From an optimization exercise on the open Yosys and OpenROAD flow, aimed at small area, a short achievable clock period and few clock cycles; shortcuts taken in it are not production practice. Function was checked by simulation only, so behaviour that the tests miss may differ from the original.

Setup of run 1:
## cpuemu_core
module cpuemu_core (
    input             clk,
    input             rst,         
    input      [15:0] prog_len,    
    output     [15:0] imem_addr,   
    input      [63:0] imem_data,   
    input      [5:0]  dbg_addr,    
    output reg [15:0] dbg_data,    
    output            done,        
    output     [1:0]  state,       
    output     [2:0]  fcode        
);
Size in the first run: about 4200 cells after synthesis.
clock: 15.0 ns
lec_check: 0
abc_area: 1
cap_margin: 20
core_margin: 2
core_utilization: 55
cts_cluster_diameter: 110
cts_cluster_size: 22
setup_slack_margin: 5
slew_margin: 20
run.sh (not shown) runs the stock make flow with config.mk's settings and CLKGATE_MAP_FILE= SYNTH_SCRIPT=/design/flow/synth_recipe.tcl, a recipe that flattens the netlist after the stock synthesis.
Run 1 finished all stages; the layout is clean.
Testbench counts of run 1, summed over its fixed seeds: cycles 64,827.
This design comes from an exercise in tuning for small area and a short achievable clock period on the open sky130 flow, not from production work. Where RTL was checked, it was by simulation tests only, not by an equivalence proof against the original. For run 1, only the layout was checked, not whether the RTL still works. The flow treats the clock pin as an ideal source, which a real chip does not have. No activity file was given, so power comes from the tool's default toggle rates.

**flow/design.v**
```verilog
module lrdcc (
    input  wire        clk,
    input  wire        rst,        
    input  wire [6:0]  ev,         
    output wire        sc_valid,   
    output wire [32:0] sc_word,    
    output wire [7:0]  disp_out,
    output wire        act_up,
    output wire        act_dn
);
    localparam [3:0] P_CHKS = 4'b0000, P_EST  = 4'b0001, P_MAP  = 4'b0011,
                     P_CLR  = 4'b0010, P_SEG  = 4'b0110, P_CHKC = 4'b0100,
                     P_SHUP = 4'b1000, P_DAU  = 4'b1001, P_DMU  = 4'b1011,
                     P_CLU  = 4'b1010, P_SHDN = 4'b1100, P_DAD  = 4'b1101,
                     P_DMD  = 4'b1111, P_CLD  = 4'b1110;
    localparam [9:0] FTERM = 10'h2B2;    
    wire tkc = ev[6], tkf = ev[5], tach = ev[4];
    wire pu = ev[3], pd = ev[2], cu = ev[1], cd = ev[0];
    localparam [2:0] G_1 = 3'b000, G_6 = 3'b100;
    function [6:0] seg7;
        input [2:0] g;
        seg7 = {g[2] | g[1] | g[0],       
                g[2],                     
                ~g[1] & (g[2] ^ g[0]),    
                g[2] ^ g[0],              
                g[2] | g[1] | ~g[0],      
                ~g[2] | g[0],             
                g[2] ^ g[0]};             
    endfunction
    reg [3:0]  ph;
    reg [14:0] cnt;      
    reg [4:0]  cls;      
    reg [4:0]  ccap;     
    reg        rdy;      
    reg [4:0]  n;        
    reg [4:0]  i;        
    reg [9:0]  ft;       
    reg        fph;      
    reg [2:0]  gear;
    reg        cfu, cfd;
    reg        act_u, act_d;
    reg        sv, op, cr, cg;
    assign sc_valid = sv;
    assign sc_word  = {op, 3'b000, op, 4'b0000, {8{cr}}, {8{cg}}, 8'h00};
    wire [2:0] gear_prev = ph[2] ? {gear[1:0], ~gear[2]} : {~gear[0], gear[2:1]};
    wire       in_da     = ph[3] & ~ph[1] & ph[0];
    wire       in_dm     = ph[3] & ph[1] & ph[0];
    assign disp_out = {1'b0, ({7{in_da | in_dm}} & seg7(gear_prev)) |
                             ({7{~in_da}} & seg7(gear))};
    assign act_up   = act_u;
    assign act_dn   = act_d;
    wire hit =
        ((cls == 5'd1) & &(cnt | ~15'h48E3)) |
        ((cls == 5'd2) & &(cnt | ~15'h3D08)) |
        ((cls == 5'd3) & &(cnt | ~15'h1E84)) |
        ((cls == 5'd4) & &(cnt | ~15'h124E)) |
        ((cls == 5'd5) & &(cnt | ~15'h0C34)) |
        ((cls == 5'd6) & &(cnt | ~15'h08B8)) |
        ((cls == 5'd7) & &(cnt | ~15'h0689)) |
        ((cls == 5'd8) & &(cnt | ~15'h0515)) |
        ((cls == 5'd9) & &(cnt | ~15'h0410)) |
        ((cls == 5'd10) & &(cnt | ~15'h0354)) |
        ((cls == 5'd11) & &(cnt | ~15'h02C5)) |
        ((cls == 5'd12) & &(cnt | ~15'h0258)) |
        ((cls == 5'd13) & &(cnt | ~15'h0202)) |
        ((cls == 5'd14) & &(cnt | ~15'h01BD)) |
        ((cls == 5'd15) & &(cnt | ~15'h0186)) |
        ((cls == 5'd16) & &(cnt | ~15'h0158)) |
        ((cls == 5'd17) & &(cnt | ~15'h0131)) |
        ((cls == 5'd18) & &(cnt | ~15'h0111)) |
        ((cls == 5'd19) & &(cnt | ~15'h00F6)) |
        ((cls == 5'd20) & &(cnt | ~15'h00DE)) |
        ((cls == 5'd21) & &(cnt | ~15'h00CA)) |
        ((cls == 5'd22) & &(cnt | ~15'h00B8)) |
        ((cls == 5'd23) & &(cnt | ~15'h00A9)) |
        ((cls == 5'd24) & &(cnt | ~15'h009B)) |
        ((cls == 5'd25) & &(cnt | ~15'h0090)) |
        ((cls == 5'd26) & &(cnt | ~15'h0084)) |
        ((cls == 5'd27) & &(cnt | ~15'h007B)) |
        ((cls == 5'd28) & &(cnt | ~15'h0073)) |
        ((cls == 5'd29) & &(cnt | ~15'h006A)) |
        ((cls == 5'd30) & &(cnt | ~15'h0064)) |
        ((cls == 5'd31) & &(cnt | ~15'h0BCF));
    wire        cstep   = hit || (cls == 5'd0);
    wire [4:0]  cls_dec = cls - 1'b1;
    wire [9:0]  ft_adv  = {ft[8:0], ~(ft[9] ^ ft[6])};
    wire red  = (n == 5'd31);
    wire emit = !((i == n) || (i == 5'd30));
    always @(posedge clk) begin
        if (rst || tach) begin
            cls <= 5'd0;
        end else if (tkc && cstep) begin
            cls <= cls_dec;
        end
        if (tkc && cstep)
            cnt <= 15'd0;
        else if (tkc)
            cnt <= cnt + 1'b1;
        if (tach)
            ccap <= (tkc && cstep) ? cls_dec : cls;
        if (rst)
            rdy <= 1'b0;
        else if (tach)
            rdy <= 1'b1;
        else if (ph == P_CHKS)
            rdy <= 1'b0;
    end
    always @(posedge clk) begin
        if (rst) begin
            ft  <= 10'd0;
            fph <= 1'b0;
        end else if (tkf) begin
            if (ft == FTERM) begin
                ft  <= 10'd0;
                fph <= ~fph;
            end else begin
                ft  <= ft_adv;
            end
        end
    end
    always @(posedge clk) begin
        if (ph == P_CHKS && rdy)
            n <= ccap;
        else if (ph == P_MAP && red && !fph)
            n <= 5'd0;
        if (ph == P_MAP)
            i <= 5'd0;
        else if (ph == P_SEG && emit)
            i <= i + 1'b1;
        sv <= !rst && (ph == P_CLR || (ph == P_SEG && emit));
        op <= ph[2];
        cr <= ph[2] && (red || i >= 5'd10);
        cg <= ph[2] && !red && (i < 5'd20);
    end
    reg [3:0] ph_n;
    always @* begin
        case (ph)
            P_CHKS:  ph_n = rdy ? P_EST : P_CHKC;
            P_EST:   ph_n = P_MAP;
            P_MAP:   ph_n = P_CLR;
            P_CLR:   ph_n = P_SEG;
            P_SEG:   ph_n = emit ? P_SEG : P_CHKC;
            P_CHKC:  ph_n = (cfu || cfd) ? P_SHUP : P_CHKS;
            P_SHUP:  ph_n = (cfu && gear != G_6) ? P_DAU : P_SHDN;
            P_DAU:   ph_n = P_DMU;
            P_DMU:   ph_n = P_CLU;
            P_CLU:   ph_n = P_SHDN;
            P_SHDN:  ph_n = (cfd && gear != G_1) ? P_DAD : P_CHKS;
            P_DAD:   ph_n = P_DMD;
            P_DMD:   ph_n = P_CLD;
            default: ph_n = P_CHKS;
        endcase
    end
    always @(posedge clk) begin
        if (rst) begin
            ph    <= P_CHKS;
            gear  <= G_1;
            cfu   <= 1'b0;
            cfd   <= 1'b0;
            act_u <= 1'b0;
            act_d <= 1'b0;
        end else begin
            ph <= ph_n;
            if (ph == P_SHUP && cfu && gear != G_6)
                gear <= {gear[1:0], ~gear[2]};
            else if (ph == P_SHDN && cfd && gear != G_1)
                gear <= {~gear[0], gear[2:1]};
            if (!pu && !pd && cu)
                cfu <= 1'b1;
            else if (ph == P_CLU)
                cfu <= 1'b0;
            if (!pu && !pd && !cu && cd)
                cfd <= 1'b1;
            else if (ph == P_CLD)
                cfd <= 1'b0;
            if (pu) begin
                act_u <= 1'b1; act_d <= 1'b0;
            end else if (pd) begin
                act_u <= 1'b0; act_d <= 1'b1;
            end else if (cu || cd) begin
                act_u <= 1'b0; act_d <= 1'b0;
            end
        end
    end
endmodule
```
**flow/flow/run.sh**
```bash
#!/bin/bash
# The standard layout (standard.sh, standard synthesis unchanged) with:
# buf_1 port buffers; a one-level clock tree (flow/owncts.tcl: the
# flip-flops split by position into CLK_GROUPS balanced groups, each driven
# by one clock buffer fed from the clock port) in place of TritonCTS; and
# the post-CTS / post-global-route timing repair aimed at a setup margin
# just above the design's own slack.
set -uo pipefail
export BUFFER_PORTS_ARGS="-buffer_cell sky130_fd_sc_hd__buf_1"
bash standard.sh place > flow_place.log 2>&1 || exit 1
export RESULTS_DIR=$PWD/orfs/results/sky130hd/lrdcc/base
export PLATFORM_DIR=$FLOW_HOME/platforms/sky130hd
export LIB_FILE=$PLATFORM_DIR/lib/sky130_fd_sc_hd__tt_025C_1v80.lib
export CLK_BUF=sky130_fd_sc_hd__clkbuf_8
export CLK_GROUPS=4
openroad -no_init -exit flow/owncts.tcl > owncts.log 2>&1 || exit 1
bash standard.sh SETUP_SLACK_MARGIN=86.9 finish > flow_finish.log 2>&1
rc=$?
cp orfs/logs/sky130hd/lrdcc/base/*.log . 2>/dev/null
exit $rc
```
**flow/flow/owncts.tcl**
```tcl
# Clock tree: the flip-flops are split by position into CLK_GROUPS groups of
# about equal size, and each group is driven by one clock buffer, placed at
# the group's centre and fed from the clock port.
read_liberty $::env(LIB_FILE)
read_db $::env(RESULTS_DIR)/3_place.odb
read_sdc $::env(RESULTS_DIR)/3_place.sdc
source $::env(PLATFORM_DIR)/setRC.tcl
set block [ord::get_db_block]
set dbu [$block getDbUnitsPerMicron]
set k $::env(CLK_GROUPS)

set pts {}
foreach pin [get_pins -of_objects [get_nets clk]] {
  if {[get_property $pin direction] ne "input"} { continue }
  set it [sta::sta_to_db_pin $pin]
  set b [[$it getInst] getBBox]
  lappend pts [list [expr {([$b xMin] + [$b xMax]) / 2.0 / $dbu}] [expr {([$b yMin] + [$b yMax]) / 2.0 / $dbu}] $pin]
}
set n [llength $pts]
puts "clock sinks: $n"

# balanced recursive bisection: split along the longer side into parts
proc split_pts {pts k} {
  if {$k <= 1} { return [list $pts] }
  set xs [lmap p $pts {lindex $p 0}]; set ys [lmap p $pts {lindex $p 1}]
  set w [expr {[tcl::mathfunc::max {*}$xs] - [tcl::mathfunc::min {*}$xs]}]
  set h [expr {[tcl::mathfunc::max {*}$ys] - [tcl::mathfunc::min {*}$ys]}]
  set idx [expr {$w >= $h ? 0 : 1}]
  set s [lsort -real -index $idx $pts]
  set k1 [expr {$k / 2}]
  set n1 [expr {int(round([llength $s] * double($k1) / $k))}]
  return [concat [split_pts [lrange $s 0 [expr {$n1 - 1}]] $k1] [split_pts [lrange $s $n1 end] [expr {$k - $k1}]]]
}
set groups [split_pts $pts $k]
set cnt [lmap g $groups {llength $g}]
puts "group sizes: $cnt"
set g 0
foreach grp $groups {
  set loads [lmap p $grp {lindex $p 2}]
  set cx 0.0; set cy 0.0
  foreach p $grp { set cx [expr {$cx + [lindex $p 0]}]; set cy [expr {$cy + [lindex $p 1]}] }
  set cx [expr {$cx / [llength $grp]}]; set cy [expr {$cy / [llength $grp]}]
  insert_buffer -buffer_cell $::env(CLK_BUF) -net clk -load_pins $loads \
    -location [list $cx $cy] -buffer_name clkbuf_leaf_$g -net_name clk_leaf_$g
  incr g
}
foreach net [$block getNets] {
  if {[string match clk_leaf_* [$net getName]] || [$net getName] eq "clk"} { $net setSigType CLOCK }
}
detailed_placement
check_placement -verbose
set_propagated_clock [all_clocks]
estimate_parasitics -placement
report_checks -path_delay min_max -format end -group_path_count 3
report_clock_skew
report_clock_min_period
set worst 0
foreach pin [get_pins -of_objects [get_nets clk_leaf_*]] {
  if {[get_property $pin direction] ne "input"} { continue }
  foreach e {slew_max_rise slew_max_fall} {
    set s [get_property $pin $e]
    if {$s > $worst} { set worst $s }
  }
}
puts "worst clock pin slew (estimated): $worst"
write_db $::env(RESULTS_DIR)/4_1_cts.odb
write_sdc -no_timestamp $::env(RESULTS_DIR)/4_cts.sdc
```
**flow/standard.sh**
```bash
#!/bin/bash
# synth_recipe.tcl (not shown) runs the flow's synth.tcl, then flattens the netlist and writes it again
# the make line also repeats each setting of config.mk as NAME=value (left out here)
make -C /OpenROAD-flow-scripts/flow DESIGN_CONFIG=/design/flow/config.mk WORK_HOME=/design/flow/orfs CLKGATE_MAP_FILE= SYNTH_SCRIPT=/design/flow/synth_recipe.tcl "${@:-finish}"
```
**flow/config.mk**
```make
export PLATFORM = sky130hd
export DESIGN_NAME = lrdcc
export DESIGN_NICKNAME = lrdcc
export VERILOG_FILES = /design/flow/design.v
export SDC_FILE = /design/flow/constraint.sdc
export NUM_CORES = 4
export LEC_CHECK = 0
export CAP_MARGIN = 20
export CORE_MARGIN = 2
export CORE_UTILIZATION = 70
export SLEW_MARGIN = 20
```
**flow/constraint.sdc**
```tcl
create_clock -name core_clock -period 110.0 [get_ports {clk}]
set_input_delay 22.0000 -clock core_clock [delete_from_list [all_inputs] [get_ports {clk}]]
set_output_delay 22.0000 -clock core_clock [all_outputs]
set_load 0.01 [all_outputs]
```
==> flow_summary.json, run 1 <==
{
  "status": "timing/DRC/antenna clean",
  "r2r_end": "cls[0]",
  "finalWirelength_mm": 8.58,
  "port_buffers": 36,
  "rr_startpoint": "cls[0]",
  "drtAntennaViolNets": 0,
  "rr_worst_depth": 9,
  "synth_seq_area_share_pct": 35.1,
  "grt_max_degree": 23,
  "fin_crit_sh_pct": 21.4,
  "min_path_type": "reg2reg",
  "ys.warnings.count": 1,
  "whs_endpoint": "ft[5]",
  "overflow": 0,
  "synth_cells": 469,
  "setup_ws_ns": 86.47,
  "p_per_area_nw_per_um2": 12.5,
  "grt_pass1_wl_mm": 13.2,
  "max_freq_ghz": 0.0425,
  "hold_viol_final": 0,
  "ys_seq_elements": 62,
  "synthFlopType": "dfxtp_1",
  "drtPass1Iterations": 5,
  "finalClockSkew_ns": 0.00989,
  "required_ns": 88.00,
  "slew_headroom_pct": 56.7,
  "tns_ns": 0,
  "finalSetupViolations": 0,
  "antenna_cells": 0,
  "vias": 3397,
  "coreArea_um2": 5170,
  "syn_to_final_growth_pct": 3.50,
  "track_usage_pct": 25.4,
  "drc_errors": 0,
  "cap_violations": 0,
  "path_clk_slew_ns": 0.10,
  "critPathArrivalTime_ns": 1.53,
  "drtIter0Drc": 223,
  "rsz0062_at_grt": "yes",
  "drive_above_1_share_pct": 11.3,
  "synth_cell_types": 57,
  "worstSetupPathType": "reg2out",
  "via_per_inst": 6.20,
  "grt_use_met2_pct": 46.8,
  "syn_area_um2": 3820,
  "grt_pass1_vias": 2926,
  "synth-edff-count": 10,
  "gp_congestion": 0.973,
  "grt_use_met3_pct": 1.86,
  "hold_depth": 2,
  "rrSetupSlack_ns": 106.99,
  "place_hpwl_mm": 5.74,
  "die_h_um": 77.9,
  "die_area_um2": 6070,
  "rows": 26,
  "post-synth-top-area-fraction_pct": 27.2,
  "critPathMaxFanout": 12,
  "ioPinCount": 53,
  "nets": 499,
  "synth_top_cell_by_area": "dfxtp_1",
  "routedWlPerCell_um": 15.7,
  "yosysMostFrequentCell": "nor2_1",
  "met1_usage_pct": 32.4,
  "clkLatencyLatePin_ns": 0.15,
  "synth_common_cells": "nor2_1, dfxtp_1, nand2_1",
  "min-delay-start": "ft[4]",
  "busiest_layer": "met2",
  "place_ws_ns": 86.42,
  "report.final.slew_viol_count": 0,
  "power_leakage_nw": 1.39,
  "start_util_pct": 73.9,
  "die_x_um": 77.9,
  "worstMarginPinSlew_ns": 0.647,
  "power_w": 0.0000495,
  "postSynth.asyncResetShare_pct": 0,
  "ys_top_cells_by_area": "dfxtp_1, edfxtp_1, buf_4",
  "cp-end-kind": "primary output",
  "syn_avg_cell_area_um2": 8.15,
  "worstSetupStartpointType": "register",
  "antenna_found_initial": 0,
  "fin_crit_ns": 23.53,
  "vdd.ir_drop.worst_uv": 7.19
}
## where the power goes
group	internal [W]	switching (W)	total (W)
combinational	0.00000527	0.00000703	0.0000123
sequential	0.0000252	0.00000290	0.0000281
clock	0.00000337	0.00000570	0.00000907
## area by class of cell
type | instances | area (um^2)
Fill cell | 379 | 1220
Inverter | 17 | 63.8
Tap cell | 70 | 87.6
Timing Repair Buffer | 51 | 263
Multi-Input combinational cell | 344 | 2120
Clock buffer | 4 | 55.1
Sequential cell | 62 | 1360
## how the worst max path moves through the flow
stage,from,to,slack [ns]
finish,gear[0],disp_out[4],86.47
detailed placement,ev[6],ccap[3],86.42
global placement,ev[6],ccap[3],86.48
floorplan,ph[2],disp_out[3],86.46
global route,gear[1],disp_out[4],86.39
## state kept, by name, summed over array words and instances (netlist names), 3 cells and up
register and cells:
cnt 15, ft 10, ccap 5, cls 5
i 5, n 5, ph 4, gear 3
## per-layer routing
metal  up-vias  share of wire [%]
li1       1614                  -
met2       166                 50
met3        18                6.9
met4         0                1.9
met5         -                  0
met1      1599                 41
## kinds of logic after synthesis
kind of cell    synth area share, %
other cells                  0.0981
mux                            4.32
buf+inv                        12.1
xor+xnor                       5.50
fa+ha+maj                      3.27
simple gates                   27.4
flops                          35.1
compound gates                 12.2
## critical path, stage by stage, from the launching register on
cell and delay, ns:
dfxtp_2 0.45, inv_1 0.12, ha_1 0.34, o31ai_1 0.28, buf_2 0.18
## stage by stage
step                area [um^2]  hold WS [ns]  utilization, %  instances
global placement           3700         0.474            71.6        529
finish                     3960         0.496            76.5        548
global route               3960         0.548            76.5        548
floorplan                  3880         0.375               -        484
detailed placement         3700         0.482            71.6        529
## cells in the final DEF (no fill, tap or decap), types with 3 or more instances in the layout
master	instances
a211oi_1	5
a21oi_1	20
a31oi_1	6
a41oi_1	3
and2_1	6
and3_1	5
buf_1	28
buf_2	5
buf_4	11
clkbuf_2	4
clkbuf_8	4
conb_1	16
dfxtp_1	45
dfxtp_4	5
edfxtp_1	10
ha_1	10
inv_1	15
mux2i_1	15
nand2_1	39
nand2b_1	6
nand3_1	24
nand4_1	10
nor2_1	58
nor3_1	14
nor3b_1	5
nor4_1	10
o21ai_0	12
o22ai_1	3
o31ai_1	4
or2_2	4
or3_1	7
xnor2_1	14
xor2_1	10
+-------+
* _WHAT YOU NEED TO DO_
Given the records above, return exactly the lines starting at the line containing "cts_cluster_diameter: 110" and ending at the line containing "Testbench counts of", including both.

* _RESULT OF THIS TASK_
cts_cluster_diameter: 110
cts_cluster_size: 22
setup_slack_margin: 5
slew_margin: 20
run.sh (not shown) runs the stock make flow with config.mk's settings and CLKGATE_MAP_FILE= SYNTH_SCRIPT=/design/flow/synth_recipe.tcl, a recipe that flattens the netlist after the stock synthesis.
Run 1 finished all stages; the layout is clean.
Testbench counts of run 1, summed over its fixed seeds: cycles 64,827.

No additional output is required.